The species was described and named Sillago asiatica by McKay in 1983 based on the holotype specimen taken from Chantaburi in the Gulf of Thailand in 1975, with paratypes from Taiwan also examined. The species had been known from a small sample of Sillago species taken from Thailand but was considered to be a subspecies of S. japonica by the biologists who first examined it. A review of the holotype by McKay led to the correct identification, with the author noting that the swim bladder morphology and vertebrae count were beyond any variation in S. japonica. The name is derived from 'Asiaticus', meaning Asiatic, which is also reflected in the species' common name.

==Description==
The profile of the Asian whiting is typical of all members of the genus Sillago, possessing an elongate, slightly compressed body covered in ctenoid scales, tapering toward the terminal mouth. The head of the species is more dorsoventrally compressed that most other sillaginids, although more detailed analysis is needed to confirm the identity a specimen. The species has a known maximum size of 15 cm, making it one of the smaller smelt-whitings.

The first dorsal fin contains 11 spines while the second has one spine and 20 or 21 soft rays. The anal fin has 2 spines with between 21 and 23 soft rays posterior to the spines. The lateral line scales number between 67 and 70, while there are 34 vertebrae. The swim bladder morphology is also distinctive, with three anterior extensions, the middle one projecting forward and the anterolateral ones curving backward along the swim bladder. There is a single posterior extension toward the caudal region. A duct like process is present from the ventral surface to the urogenital opening.
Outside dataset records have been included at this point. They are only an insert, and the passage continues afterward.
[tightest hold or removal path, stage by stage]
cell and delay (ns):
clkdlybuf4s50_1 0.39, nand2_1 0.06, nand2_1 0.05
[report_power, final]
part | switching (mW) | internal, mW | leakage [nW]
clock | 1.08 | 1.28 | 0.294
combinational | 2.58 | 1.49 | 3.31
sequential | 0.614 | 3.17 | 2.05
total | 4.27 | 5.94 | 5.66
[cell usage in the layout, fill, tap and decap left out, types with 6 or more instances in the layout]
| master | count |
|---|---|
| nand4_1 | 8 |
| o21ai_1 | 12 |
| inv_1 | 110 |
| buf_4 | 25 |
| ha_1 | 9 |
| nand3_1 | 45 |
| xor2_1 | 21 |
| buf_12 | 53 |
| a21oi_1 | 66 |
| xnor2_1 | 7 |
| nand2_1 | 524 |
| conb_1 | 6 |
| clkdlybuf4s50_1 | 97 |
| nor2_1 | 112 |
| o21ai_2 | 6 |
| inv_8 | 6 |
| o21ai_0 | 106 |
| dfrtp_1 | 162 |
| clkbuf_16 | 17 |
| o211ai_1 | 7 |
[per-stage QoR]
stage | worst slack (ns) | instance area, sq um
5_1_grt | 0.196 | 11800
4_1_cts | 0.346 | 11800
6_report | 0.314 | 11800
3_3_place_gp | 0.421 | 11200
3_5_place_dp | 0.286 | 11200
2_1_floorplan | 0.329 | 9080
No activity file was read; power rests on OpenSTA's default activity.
The Asian whiting has a typical sillaginid colouring, with the body and head a pale sandy brown to light fawn, often with an indistinct pale midlateral band. The belly is paler than the body, occasionally white. The operculum is transparent with a crescentic patch of fine black-brown spots in a pigmented area. The fines are hyaline in appearance with the unpaired fins spotted with brown. The upper and lower margins of the caudal fins are shaded dark brown to black.
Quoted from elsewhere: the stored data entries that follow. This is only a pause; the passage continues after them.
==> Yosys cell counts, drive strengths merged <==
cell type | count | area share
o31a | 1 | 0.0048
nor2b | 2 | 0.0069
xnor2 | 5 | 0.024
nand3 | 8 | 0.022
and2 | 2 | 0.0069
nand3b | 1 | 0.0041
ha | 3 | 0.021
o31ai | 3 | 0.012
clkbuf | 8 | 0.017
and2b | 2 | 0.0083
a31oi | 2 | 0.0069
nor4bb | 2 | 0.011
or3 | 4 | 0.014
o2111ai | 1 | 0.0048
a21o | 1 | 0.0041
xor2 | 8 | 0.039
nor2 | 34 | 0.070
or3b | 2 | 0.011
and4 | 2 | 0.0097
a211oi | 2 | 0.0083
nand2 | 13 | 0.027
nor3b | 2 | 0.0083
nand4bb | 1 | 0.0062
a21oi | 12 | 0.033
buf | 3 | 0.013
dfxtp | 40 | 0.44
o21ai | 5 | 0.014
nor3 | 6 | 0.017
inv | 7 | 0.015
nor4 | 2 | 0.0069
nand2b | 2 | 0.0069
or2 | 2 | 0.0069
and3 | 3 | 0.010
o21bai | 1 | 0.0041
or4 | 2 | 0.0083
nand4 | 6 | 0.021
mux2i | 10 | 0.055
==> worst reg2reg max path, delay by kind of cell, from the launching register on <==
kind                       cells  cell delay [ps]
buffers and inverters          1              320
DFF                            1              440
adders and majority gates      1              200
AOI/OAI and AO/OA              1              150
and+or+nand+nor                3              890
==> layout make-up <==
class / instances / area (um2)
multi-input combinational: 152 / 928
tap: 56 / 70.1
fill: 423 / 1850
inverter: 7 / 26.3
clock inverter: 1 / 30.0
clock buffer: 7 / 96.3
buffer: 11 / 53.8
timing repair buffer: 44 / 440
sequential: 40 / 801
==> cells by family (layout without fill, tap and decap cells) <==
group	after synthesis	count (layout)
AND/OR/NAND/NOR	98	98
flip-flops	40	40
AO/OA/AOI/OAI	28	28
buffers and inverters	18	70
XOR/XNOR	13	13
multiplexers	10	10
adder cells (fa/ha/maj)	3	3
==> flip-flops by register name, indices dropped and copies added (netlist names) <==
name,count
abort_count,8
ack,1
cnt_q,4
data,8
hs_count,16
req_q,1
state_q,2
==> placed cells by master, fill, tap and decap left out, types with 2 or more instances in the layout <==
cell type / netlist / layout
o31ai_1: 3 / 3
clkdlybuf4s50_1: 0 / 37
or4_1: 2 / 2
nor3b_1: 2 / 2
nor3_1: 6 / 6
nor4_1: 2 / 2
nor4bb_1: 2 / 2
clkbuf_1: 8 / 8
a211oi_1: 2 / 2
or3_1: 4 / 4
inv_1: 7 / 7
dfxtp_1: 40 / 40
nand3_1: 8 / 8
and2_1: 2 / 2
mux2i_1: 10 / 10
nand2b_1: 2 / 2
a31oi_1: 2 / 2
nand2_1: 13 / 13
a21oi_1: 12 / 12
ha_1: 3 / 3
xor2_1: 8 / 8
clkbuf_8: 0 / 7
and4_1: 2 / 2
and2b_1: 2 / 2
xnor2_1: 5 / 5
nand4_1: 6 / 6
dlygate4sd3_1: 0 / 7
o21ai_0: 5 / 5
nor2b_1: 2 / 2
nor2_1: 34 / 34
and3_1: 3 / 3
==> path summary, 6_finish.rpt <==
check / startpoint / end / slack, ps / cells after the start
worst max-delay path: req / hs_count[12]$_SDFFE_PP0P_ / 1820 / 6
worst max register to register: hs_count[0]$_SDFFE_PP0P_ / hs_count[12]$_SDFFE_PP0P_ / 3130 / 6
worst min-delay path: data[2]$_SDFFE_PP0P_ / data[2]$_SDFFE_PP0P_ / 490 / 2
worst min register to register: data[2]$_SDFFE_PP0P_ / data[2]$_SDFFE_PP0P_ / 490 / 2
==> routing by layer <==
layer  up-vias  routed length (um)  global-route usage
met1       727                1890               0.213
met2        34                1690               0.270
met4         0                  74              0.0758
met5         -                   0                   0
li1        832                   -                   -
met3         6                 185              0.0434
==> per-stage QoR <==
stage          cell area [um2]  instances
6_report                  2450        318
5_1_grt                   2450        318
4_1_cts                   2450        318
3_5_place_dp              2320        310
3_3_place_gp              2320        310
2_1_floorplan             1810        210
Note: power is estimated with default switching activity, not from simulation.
==Distribution and habitat==
The Asian whiting is distributed along the Asian coastline from the South of the Gulf of Thailand northward to upper Taiwan. The species may be even more widespread to the west into the Indian Ocean, however it is often confused with S. sihama. The Asian whiting inhabits slightly deeper water than many of the genus Sillago, living in water between 10 and 50m deep, venturing into larger estuaries on occasion. Very little else is known about the species' biology or ecology.

==Relationship to humans==

A number of smelt-whiting species are present throughout the range of the Asian whiting and are taken as food for local consumption. There is often no distinction between species and the total catch of the species is unknown, but it certainly makes up a proportion of the whiting taken. The most important fishery where the species is involved is in Taiwan.